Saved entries
Design multicycle_arithmetic, start of the top module:
module multicycle_arithmetic(
    input clk, rst, start, 
    input [1:0] op, 
    input [7:0] a, b, 
    output reg done, 
    output reg [15:0] result
);
Settings: LEC_CHECK=0, ABC_AREA=1, CAP_MARGIN=20, CORE_MARGIN=2, CORE_UTILIZATION=66, CTS_CLUSTER_DIAMETER=218, CTS_CLUSTER_SIZE=73, HOLD_SLACK_MARGIN=0.3, SLEW_MARGIN=20; clock period 30.0 ns.
run.sh (not shown) runs the stock make flow with config.mk's settings and CLKGATE_MAP_FILE=.
The starting point finished but fails on setup timing.
Setup of JK:
Design multiplier, start of the top module:
module multiplier (
    output Ready,
    output Valid,
    output [31:0] R,
    input [15:0] X,
    input [15:0] Y,
    input Clk,
    input Rst
);
clock: 15.0 ns
lec_check: 0
abc_area: 0
cap_margin: 35
cell_pad_in_sites_detail_placement: 0
core_margin: 10
core_utilization: 50
cts_cluster_diameter: 260
cts_cluster_size: 98
gpl_routability_driven: 0
hold_slack_margin: -0.1
max_routing_layer: met4
place_density_lb_addon: 0.3
slew_margin: 5
tns_end_percent: 5
run.sh (not shown) runs the stock make flow with config.mk's settings and CLKGATE_MAP_FILE=.
### JK -> MS
-- flow/config.mk --
<<< JK, line 8
export ABC_AREA = 0
>>> MS, line 8
export ABC_AREA = 1
<<< JK, line 11
export CORE_MARGIN = 10
>>> MS, line 11
export CORE_MARGIN = 2
<<< JK, line 16
export HOLD_SLACK_MARGIN = -0.1
>>> MS, line 16
export HOLD_SLACK_MARGIN = 0.24
==> comparison <==
[compare] base=JK new=MS: number of logic stages on the critical path including buffering up about 23%, area share of buffers outside the clock network now smaller, met1 track demand over resource in global routing up 5.8 points.
Setup changes, MS to AL
-- flow/config.mk --
<<< MS, line 8
export ABC_AREA = 1
export CAP_MARGIN = 35
>>> AL, line 8
export ABC_AREA = 0
export CAP_MARGIN = 20
<<< MS, line 12
export CORE_UTILIZATION = 50
export CTS_CLUSTER_DIAMETER = 260
export CTS_CLUSTER_SIZE = 98
>>> AL, line 12
export CORE_UTILIZATION = 72
export CTS_CLUSTER_DIAMETER = 359
export CTS_CLUSTER_SIZE = 59
<<< MS, line 16
export HOLD_SLACK_MARGIN = 0.24
>>> AL, line 16
export HOLD_SLACK_MARGIN = -0.1
<<< MS, line 18
export PLACE_DENSITY_LB_ADDON = 0.3
export SLEW_MARGIN = 5
export TNS_END_PERCENT = 5
>>> AL, line 18
export PLACE_DENSITY_LB_ADDON = 0.0
export SETUP_SLACK_MARGIN = 2.7
export SLEW_MARGIN = 30
export TNS_END_PERCENT = 85
--- outcome ---
AL: it failed with a tool error in 5_1_grt, so there are no final results. From MS to AL the numbers moved as follows: width of the die now smaller; number of buffers inserted by hold repair at cts comparable; fraction of the mapped netlist area in simple logic gates now smaller; part of the Yosys area used for sequential elements now smaller; synthesized area now larger. Measured against AL, the tally of unique sky130hd cells used after synthesis of MS comes out at 0.71 times the reference value. Cell area reported after detailed placement (AL vs. MS) increases by more than 10%. Synthesized chip area reported by yosys, MS and AL, higher one = AL. AL against MS: synthesized cell count increased 17%; floorplan row count decreased 5.
==> flow/design.v <==
`timescale 1ns / 1ps
module cordic_single_stage #(parameter m = 6, parameter n = 10, parameter iter_length = 4)(clk, x_in, y_in, z_in, i, atan, x_out, y_out, z_out);
	input clk;
	input signed [m + n - 1:0] x_in, y_in, z_in;
	input signed [m + n - 1:0] atan;
	input [iter_length - 1:0] i;
	output reg [m + n - 1:0] x_out, y_out, z_out;
	reg signed [1:0] d;	
	always @(posedge clk) begin
		d = z_in[m + n - 1] == 1'b0 ? 1 : -1;
		x_out <= x_in - d * (y_in >>> i);
		y_out <= y_in + d * (x_in >>> i);
		z_out <= z_in - d * atan;
	end
endmodule
`timescale 1ns / 1ps
module cordic_pipeline(clk, x0, y0, z0, out_x, out_y, out_z);
	parameter M = 6;
	parameter N = 10;
	parameter ITER_BIT = 4;
	parameter ITER_COUNT = 11;
	input clk;
	input signed [M + N - 1:0] x0;
	input signed [M + N - 1:0] y0;
	input signed [M + N - 1:0] z0;
	output signed [M + N - 1:0] out_x;
	output signed [M + N - 1:0] out_y;
	output signed [M + N - 1:0] out_z;
	reg signed [M + N - 1:0] atan_lut [ITER_COUNT:0];
	initial begin
		atan_lut[0] = 16'b0000001100100100;
		atan_lut[1] = 16'b0000000111011010;
		atan_lut[2] = 16'b0000000011111010;
		atan_lut[3] = 16'b0000000001111111;
		atan_lut[4] = 16'b0000000000111111;
		atan_lut[5] = 16'b0000000000011111;
		atan_lut[6] = 16'b0000000000001111;
		atan_lut[7] = 16'b0000000000000111;
		atan_lut[8] = 16'b0000000000000011;
		atan_lut[9] = 16'b0000000000000001;
		atan_lut[10] = 16'b0000000000000000;
		atan_lut[11] = 16'b0000000000000000;
	end
	wire signed [M + N - 1:0] x_values [ITER_COUNT:0];
	wire signed [M + N - 1:0] y_values [ITER_COUNT:0];
	wire signed [M + N - 1:0] z_values [ITER_COUNT:0];
	assign x_values[0] = x0;
	assign y_values[0] = y0;
	assign z_values[0] = z0;
	genvar i;
	generate
		for (i = 0; i < ITER_COUNT; i = i + 1)
			begin
				cordic_single_stage #(.m(M), .n(N), .iter_length(ITER_BIT)) stage (
					 .clk(clk), 
					 .x_in(x_values[i]), 
					 .y_in(y_values[i]), 
					 .z_in(z_values[i]), 
					 .i(i), 
					 .atan(atan_lut[i]), 
					 .x_out(x_values[i + 1]), 
					 .y_out(y_values[i + 1]), 
					 .z_out(z_values[i + 1])
				);
			end
	endgenerate
	assign out_x = x_values[ITER_COUNT];
	assign out_y = y_values[ITER_COUNT];
	assign out_z = z_values[ITER_COUNT];
endmodule
==> flow/run.sh <==
#!/bin/bash
# the make line also repeats each setting of config.mk as NAME=value (left out here)
make -C /OpenROAD-flow-scripts/flow DESIGN_CONFIG=/design/flow/config.mk WORK_HOME=/design/flow/orfs CLKGATE_MAP_FILE= finish
==> flow/config.mk <==
export PLATFORM = sky130hd
export DESIGN_NAME = cordic_pipeline
export DESIGN_NICKNAME = cordic_pipeline
export VERILOG_FILES = /design/flow/design.v
export SDC_FILE = /design/flow/constraint.sdc
export NUM_CORES = 4
export LEC_CHECK = 0
export CAP_MARGIN = 20
export CORE_MARGIN = 2
export CORE_UTILIZATION = 72
export PLACE_DENSITY = 0.67
export SLEW_MARGIN = 20
==> flow/constraint.sdc <==
create_clock -name core_clock -period 3.2 [get_ports {clk}]
set_input_delay 0.6400 -clock core_clock [delete_from_list [all_inputs] [get_ports {clk}]]
set_output_delay 0.6400 -clock core_clock [all_outputs]
set_load 0.01 [all_outputs]
==> results.py, run 1 <==
# Auto-generated metrics
metrics = {
    "logic_synthesis": {
        "ys_top_cells_by_count": "832 x sky130_fd_sc_hd__inv_1, 787 x sky130_fd_sc_hd__ha_1, 528 x sky130_fd_sc_hd__dfxtp_1",
        "mappedNetlistArea_sq_mm": 0.0444,
        "synth_adder_area_share_pct": 32.8,
        "edf_count": 0,
        "synth.comb.largest_family": "adder cells",
        "synth.mux.area_fraction_pct": 0.634,
        "ys_sh_simple_pct": 10.6,
        "ys_cells": 4996,
        "yosysSeqAreaShare_pct": 23.8,
        "synth_largest_type_area_fraction_pct": 23.8,
        "ys.warnings.count": 13,
        "distinct_cell_type_count_after_synthesis": 79,
        "postSynthCellCount": 4996,
        "synth_chip_area_sq_mm": 0.0444,
        "avgSynthCellArea_sq_um": 8.88,
        "xor_area_share_pct": 9.49,
        "ff_type": "sky130_fd_sc_hd__dfxtp_1",
        "floorplan.nets": 6068,
        "most_used_standard_cell_by_instance_count_after_synthesis": "sky130_fd_sc_hd__inv_1",
        "area_leaders": "sky130_fd_sc_hd__dfxtp_1 24%, sky130_fd_sc_hd__ha_1 22%, sky130_fd_sc_hd__fa_1 11%",
        "synth_top_cell_by_area": "sky130_fd_sc_hd__dfxtp_1",
        "synthArstFlopShare_pct": 0,
        "yosys_register_bits": 528,
        "synthAoiAreaFrac_pct": 14.9,
    },
    "floorplanning": {
        "core_sq_mm": 0.0614,
        "die.size.x_um": 252,
        "die_area_sq_mm": 0.0636,
        "fp_util_pct": 72.3,
        "io-pin-count": 97,
        "placementRows": 91,
        "die_y_um": 252,
    },
    "drt": {
        "viasPerCell": 5.77,
        "drtPass1Iterations": 5,
        "post-route-drc-count": 0,
        "ant_nets": 0,
        "wl_per_cell_um": 17.4,
        "wirelength_mm": 111,
        "count_of_vias_placed_by_the_detailed_router": 36700,
        "first_iter_violations": 2098,
    },
    "sta": {
        "post-route-worst-setup-slack_ns": -0.305,
        "rsz0062_at_grt": "yes",
        "worst_slew_pin_slew_ns": 0.568,
        "worst_clock_skew_ns": 0.0171,
        "relSlewSlack_pct": 61.8,
        "finalHoldViolCount": 0,
        "drv_slew": 0,
        "final_min_period_over_clock_period_pct": 110,
        "maxClockFrequency_ghz": 0.285,
        "finalHoldWorstSlack_ns": 0.338,
        "layout_min_cycle_time_ns": 3.51,
        "setup_viol": 28,
    },
    "global_routing": {
        "wire_length_of_the_first_global_routing_pass_mm": 166,
        "grt_antenna_before_repair": 0,
        "via_count_of_the_first_global_routing_pass": 36000,
        "grt_overflow": 0,
        "grt_usage_pct": 31.5,
        "grt_start_max_net_pins": 21,
    },
    "cts": {
        "tritoncts_num_sinks": 528,
        "cts_tree": "built",
        "ctsLongestPathBuffers": 3,
        "tritoncts.num_buffers": 58,
        "late_pin_clk_latency_ns": 0.65,
        "cts.htree.levels": 2,
        "postCtsHoldBufs": 0,
        "clk_transition_reported_paths_ns": 0.06,
        "clock_root_cell": "sky130_fd_sc_hd__clkbuf_16",
    },
    "setup_path": {
        "worstRegToRegCells": 15,
        "worstReg2RegEnd": "genblk1[9].stage.y_out[13]",
        "timing.critical_path.to": "genblk1[9].stage.y_out[13]",
        "logic_depth_of_the_worst_setup_path_including_buffers": 15,
        "crit_top_cell": "sky130_fd_sc_hd__buf_6",
        "worstSetupPathType": "reg -> reg",
        "critPathLaunchType": "flop",
        "critPathCaptureType": "flop",
        "crit_path_cell_trace": "clkinvlp_4, buf_6, buf_12, buf_6, nor2_1, fa_1, ha_4, nand2_1, o21ai_2, a211oi_2, buf_4, a211oi_4, a21o_1, a21oi_2, xnor2_1",
        "critPathArrivalTime_ns": 4.06,
        "critical_path_buf_inv_count": 5,
        "setup.reg_to_reg.worst_slack_ns": -0.31,
        "cp_required_ns": 3.75,
        "critPathSlowestCell": "sky130_fd_sc_hd__fa_1",
        "critical_path.max_stage_delay_ns": 0.58,
        "rr_startpoint": "genblk1[8].stage.z_out[15]",
        "crit_start": "genblk1[8].stage.z_out[15]",
        "timing.critical_path.max_delay_family": "adder cells",
        "timing.critical_path.fanout_max": 6,
    },
    "final_layout": {
        "design.final.nets": 6599,
        "area_growth_pct": 21.3,
        "finalInstanceArea_sq_mm": 0.0538,
        "filler_cell_count": 3171,
        "finish.utilization_pct": 87.7,
    },
    "job": {
        "max_cap_violations": 0,
        "stage_log_warnings": 44,
    },
    "place": {
        "gp_congestion": 0.883,
        "postPlaceCellArea_sq_mm": 0.0492,
        "port-buffer-count": 96,
        "hpwl_mm": 78.0,
    },
    "hold_path": {
        "min-delay-start": "genblk1[1].stage.z_out[0]",
        "min_to": "genblk1[2].stage.z_out[0]",
        "holdPathStages": 0,
        "worstHoldPathType": "reg -> reg",
    },
    "status": {
        "outcome": "finished with violations",
        "violatedChecks": "setup timing",
    },
}
## final cells by class
class	count	area, sq um	share of cell area [%]
Sequential cell	528	10600	19.7
Clock buffer	77	1640	3.05
Antenna cell	1	2.50	0.00465
Clock inverter	32	422	0.783
Tap cell	790	988	1.84
Timing Repair Buffer	542	4510	8.38
Multi-Input combinational cell	3561	32400	60.3
Inverter	836	3200	5.94
## per-layer routing
layer,global-route usage [%],vias up,share of wire [%]
li1,-,17700,-
met1,36.6,17500,39
met2,58.9,1049,51
met3,3.41,395,4.3
met4,12.4,0,5.1
met5,0,-,0
## what timing repair did
item / in CTS / in global routing
cloned: 0 / 1
endpoints found under the setup margin: 71 / 101
pin swaps: 64 / 195
resized: 133 / 354
setup buffers: 28 / 35
## stage by stage
stage          cells  worst slack, ns  setup TNS [ns]
6_report        6367           -0.305           -2.33
5_1_grt         6366           -0.400           -7.68
4_1_cts         6333          -0.0799          -0.260
3_5_place_dp    6196           -0.881          -16.15
3_3_place_gp    6196           -0.878          -13.18
2_1_floorplan   4996           -0.302          -0.800
==> inputs of run 2 (changes only) <==
- ABC_AREA: default -> 1
- CORE_UTILIZATION: 72 -> 68
- CTS_CLUSTER_SIZE: default -> 74
- HOLD_SLACK_MARGIN: default -> -0.1
- PLACE_DENSITY: 0.67 -> default
- SETUP_SLACK_MARGIN: default -> 0.66
- clock period: 3.2 -> 2.71 ns (I/O delays scaled with it)
==> run 2 against run 1 <==
Critical path type unchanged. Via count increased by 31%. Wire length is 35% higher. Non-clock buffer count shrank 172. Count of clock-buffer cells in the layout decreased by 9. The layout still fails its checks (setup timing). Flip-flop count did not move. Hold slack lost 0.011 ns.
==> results.py, run 2 <==
# Auto-generated metrics
metrics = {
    "sta": {
        "worst_clock_skew_ns": 0.0339,
        "drv_slew": 0,
        "setup-tns-final_ns": -4.97,
        "relSlewSlack_pct": 56.7,
        "setup_viol": 29,
        "maxClockFrequency_ghz": 0.318,
        "rsz0062_at_grt": "yes",
        "finalHoldViolCount": 0,
        "post-route-worst-setup-slack_ns": -0.438,
        "layout_min_cycle_time_ns": 3.15,
        "worst_slew_pin_slew_ns": 0.647,
        "final_min_period_over_clock_period_pct": 116,
    },
    "place": {
        "port-buffer-count": 96,
        "hpwl_mm": 98.6,
        "gp_congestion": 0.937,
    },
    "logic_synthesis": {
        "synth_adder_area_share_pct": 29.6,
        "ys.warnings.count": 13,
        "distinct_cell_type_count_after_synthesis": 37,
        "synth_top_cell_by_area": "sky130_fd_sc_hd__dfxtp_1",
        "ys_sh_simple_pct": 24.8,
        "yosys_register_bits": 528,
        "floorplan.nets": 8115,
        "ys_top_cells_by_count": "1,871 x sky130_fd_sc_hd__nand2_1, 1,417 x sky130_fd_sc_hd__inv_1, 787 x sky130_fd_sc_hd__ha_1",
        "synth.comb.largest_family": "adder cells",
        "mappedNetlistArea_sq_mm": 0.0492,
        "area_leaders": "sky130_fd_sc_hd__dfxtp_1 21%, sky130_fd_sc_hd__ha_1 20%, sky130_fd_sc_hd__nand2_1 14%",
        "postSynthCellCount": 7043,
        "synth_chip_area_sq_mm": 0.0492,
        "synth_largest_type_area_fraction_pct": 21.5,
        "synth.mux.area_fraction_pct": 0,
        "edf_count": 0,
        "xor_area_share_pct": 5.21,
        "ys_cells": 7043,
        "synthAoiAreaFrac_pct": 7.59,
        "ff_type": "sky130_fd_sc_hd__dfxtp_1",
        "avgSynthCellArea_sq_um": 6.99,
        "yosysSeqAreaShare_pct": 21.5,
        "synthArstFlopShare_pct": 0,
        "most_used_standard_cell_by_instance_count_after_synthesis": "sky130_fd_sc_hd__nand2_1",
    },
    "hold_path": {
        "worstHoldPathType": "reg -> reg",
        "holdPathStages": 0,
        "min_to": "genblk1[1].stage.z_out[0]",
        "min-delay-start": "genblk1[0].stage.z_out[0]",
    },
    "global_routing": {
        "grt.met2_usage_pct": 60.1,
        "top_usage_layer": "met2",
        "wire_length_of_the_first_global_routing_pass_mm": 213,
        "grt_antenna_before_repair": 6,
        "grt_start_max_net_pins": 22,
        "met3_usage_pct": 4.22,
        "grt_usage_pct": 34.5,
        "grt_overflow": 0,
        "via_count_of_the_first_global_routing_pass": 44800,
        "grt_util_met1_pct": 42.8,
    },
    "drt": {
        "drtPass1Iterations": 10,
        "post-route-drc-count": 0,
        "wirelength_mm": 149,
        "first_iter_violations": 4057,
        "wl_per_cell_um": 17.7,
        "count_of_vias_placed_by_the_detailed_router": 48100,
        "ant_nets": 0,
        "viasPerCell": 5.70,
    },
    "floorplanning": {
        "fp_util_pct": 68.7,
        "core_sq_mm": 0.0716,
        "placementRows": 98,
        "die.size.x_um": 273,
        "die_y_um": 273,
        "die_area_sq_mm": 0.0746,
        "io-pin-count": 97,
    },
    "cts": {
        "clk_transition_reported_paths_ns": 0.06,
        "cts.htree.levels": 2,
        "tritoncts_num_sinks": 528,
        "late_pin_clk_latency_ns": 0.67,
        "ctsLongestPathBuffers": 3,
        "tritoncts.num_buffers": 60,
        "cts_tree": "built",
        "clock_root_cell": "sky130_fd_sc_hd__clkbuf_16",
        "postCtsHoldBufs": 0,
    },
    "final_layout": {
        "filler_cell_count": 4195,
        "design.final.nets": 8501,
        "sequential_cell_area_in_the_final_layout_sq_mm": 0.0106,
        "finish.utilization_pct": 85.2,
        "area_growth_pct": 24.0,
        "final-comb-area_sq_mm": 0.0381,
    },
    "setup_path": {
        "cp_required_ns": 3.26,
        "critical_path.max_stage_delay_ns": 0.50,
        "timing.critical_path.max_delay_family": "simple AND/OR/NAND/NOR gates",
        "timing.critical_path.to": "genblk1[4].stage.x_out[14]",
        "critPathSlowestCell": "sky130_fd_sc_hd__nor2_1",
        "rr_startpoint": "genblk1[3].stage.z_out[15]",
        "critPathLaunchType": "flop",
        "crit_start": "genblk1[3].stage.z_out[15]",
        "crit_path_cell_trace": "buf_12, inv_6, buf_4, nor2_1, fa_1, inv_1, ha_4, a21oi_4, o21ai_4, nand2_1, nand2_2, nand2_2, nand2_1, nand2_1, nand2_2",
        "timing.critical_path.fanout_max": 5,
        "critPathArrivalTime_ns": 3.70,
        "worstReg2RegEnd": "genblk1[4].stage.x_out[14]",
        "critical_path_buf_inv_count": 4,
        "logic_depth_of_the_worst_setup_path_including_buffers": 15,
        "critPathCaptureType": "flop",
        "worstRegToRegCells": 15,
        "setup.reg_to_reg.worst_slack_ns": -0.44,
        "worstSetupPathType": "reg -> reg",
    },
    "job": {
        "stage_log_warnings": 44,
        "max_cap_violations": 0,
    },
    "status": {
        "outcome": "finished with violations",
        "violatedChecks": "setup timing",
    },
}
-- run 2: area by class of cell --
type,instances,area share (%)
clock buffer,68,2.59
inverter,1426,8.95
tap,950,1.95
timing repair inverter,12,0.187
multi-input combinational,5031,62.5
sequential,528,17.4
antenna,2,0.00820
clock inverter,44,0.828
timing repair buffer,370,5.61
-- run 2: repair_timing --
action / CTS / global route
pin swaps: 167 / 163
gates resized: 327 / 547
setup endpoints to repair: 379 / 425
buffers inserted: 76 / 52
gates cloned: 8 / 6
-- run 2: through the flow --
step           instance area [sq um]  hold slack (ns)  cells  worst slack [ns]
2_1_floorplan                  51100            0.310   7043             0.171
3_3_place_gp                   54000            0.310   8175            -0.390
3_5_place_dp                   54000            0.320   8175            -0.439
4_1_cts                        58200            0.333   8371             0.111
5_1_grt                        61000            0.325   8431            -0.321
6_report                       61000            0.327   8431            -0.438
-- run 2: per-layer routing --
metal / wire length, um / up-vias
met1: 57500 / 22100
met5: 45 / -
li1: - / 22700
met4: 10700 / 6
met2: 69200 / 2418
met3: 11900 / 867
==> inputs of run 3 (changes only) <==
- ABC_AREA: 1 -> default
- CAP_MARGIN: 20 -> 5
- CORE_UTILIZATION: 68 -> 72
- CTS_CLUSTER_DIAMETER: default -> 359
- CTS_CLUSTER_SIZE: 74 -> 49
- HOLD_SLACK_MARGIN: -0.1 -> default
- PLACE_DENSITY: default -> 0.67
- SETUP_SLACK_MARGIN: 0.66 -> -0.26
- clock period: 2.71 -> 2.68 ns (I/O delays scaled with it)
==> run 3 against run 2 <==
The flow now stops in global routing (5_1_grt). Die size shrank 15%. Synthesized area shrank 9.9%. Synthesized cell count shrank 29%.
==> results.py, run 3 <==
# Metrics from the implementation run
metrics = {
    "floorplanning": {
        "core_sq_mm": 0.0614,
        "die.size.x_um": 252,
        "io-pin-count": 97,
        "fp_util_pct": 72.3,
        "die_y_um": 252,
        "placementRows": 91,
        "die_area_sq_mm": 0.0636,
    },
    "logic_synthesis": {
        "most_used_standard_cell_by_instance_count_after_synthesis": "sky130_fd_sc_hd__inv_1",
        "avgSynthCellArea_sq_um": 8.88,
        "mappedNetlistArea_sq_mm": 0.0444,
        "yosysSeqAreaShare_pct": 23.8,
        "synth_adder_area_share_pct": 32.8,
        "synthAoiAreaFrac_pct": 14.9,
        "yosys_register_bits": 528,
        "edf_count": 0,
        "ys_top_cells_by_count": "832 x sky130_fd_sc_hd__inv_1, 787 x sky130_fd_sc_hd__ha_1, 528 x sky130_fd_sc_hd__dfxtp_1",
        "synth_top_cell_by_area": "sky130_fd_sc_hd__dfxtp_1",
        "ys.warnings.count": 13,
        "ff_type": "sky130_fd_sc_hd__dfxtp_1",
        "ys_cells": 4996,
        "distinct_cell_type_count_after_synthesis": 79,
        "xor_area_share_pct": 9.49,
        "postSynthCellCount": 4996,
        "synth.comb.largest_family": "adder cells",
        "synthArstFlopShare_pct": 0,
        "ys_sh_simple_pct": 10.6,
        "floorplan.nets": 6068,
        "synth.mux.area_fraction_pct": 0.634,
        "area_leaders": "sky130_fd_sc_hd__dfxtp_1 24%, sky130_fd_sc_hd__ha_1 22%, sky130_fd_sc_hd__fa_1 11%",
        "synth_largest_type_area_fraction_pct": 23.8,
        "synth_chip_area_sq_mm": 0.0444,
    },
    "place": {
        "hpwl_mm": 83.8,
        "gp_congestion": 0.885,
        "port-buffer-count": 96,
    },
    "status": {
        "outcome": "did not finish",
        "lastStage": "global routing (5_1_grt)",
        "toolErrorMsg": "[ERROR GRT-0232] Routing congestion too high. Check the congestion heatmap in the GUI.",
    },
    "global_routing": {
        "grt_usage_pct": 81.7,
        "grt_overflow": 611,
    },
    "cts": {
        "tritoncts.num_buffers": 14,
        "clock_root_cell": "sky130_fd_sc_hd__clkbuf_16",
        "tritoncts_num_sinks": 528,
        "postCtsHoldBufs": 0,
        "cts.htree.levels": 1,
        "ctsLongestPathBuffers": 3,
    },
}
-- run 3: stage by stage --
stage,setup slack (ns),instances,area (sq um)
floorplan,-0.717,4996,45000
global placement,-1.29,6639,52800
detailed placement,-1.34,6639,52800
CTS,-0.488,6741,55800
-- run 3: per-layer routing --
metal	global-route usage, %	GRT overflow
met5	34.1	4
met4	87.4	202
met3	66.6	17
met2	99.7	376
met1	78.1	12
-- run 3: repair_timing --
item | 4_1_cts
endpoints found under the setup margin | 123
hold endpoints to repair | 0
pin swaps | 237
cloned | 6
buffers inserted | 114
gates resized | 430
==> inputs of run 4 (changes only) <==
- CAP_MARGIN: 5 -> 20
- CELL_PAD_IN_SITES_GLOBAL_PLACEMENT: default -> 2
- CORE_ASPECT_RATIO: default -> 0.95
- CORE_MARGIN: 2 -> 9
- CORE_UTILIZATION: 72 -> 58
- CTS_CLUSTER_DIAMETER: 359 -> 158
- CTS_CLUSTER_SIZE: 49 -> default
- GPL_ROUTABILITY_DRIVEN: default -> 0
- MAX_ROUTING_LAYER: default -> met5
- MIN_ROUTING_LAYER: default -> met2
- PLACE_DENSITY: 0.67 -> 0.93
- SETUP_SLACK_MARGIN: -0.26 -> 0.85
- TNS_END_PERCENT: default -> 55
- clock period: 2.68 -> 3.18 ns (I/O delays scaled with it)
==> run 4 against run 3 <==
The run fails in global placement without I/O (3_1_place_gp_skip_io). Die size grew 36%. Synthesized area unchanged. Synthesized cell count unchanged.
==> results.py, run 4 <==
# Metrics from the implementation run
metrics = {
    "logic_synthesis": {
        "yosys_register_bits": 528,
        "area_leaders": "sky130_fd_sc_hd__dfxtp_1 24%, sky130_fd_sc_hd__ha_1 22%, sky130_fd_sc_hd__fa_1 11%",
        "synth_chip_area_sq_mm": 0.0444,
        "synth.mux.area_fraction_pct": 0.634,
        "most_used_standard_cell_by_instance_count_after_synthesis": "sky130_fd_sc_hd__inv_1",
        "yosysSeqAreaShare_pct": 23.8,
        "edf_count": 0,
        "synth.comb.largest_family": "adder cells",
        "xor_area_share_pct": 9.49,
        "ys_top_cells_by_count": "832 x sky130_fd_sc_hd__inv_1, 787 x sky130_fd_sc_hd__ha_1, 528 x sky130_fd_sc_hd__dfxtp_1",
        "synth_largest_type_area_fraction_pct": 23.8,
        "synth_adder_area_share_pct": 32.8,
        "mappedNetlistArea_sq_mm": 0.0444,
        "ff_type": "sky130_fd_sc_hd__dfxtp_1",
        "ys_cells": 4996,
        "floorplan.nets": 6068,
        "synthArstFlopShare_pct": 0,
        "synthAoiAreaFrac_pct": 14.9,
        "ys_sh_simple_pct": 10.6,
        "avgSynthCellArea_sq_um": 8.88,
        "synth_top_cell_by_area": "sky130_fd_sc_hd__dfxtp_1",
        "ys.warnings.count": 13,
        "postSynthCellCount": 4996,
        "distinct_cell_type_count_after_synthesis": 79,
    },
    "floorplanning": {
        "die_area_sq_mm": 0.0868,
        "die.size.x_um": 302,
        "core_sq_mm": 0.0755,
        "die_y_um": 288,
        "placementRows": 98,
        "fp_util_pct": 58.8,
    },
    "status": {
        "outcome": "did not finish",
        "lastStage": "global placement without I/O (3_1_place_gp_skip_io)",
        "toolErrorMsg": "[ERROR GPL-0301] Utilization 101.672 % exceeds 100%.",
    },
}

• Problem details: Copy task for the entries above: every line with the string "endpoints".

• Response to the task:
endpoints found under the setup margin: 71 / 101
setup endpoints to repair: 379 / 425
endpoints found under the setup margin | 123
hold endpoints to repair | 0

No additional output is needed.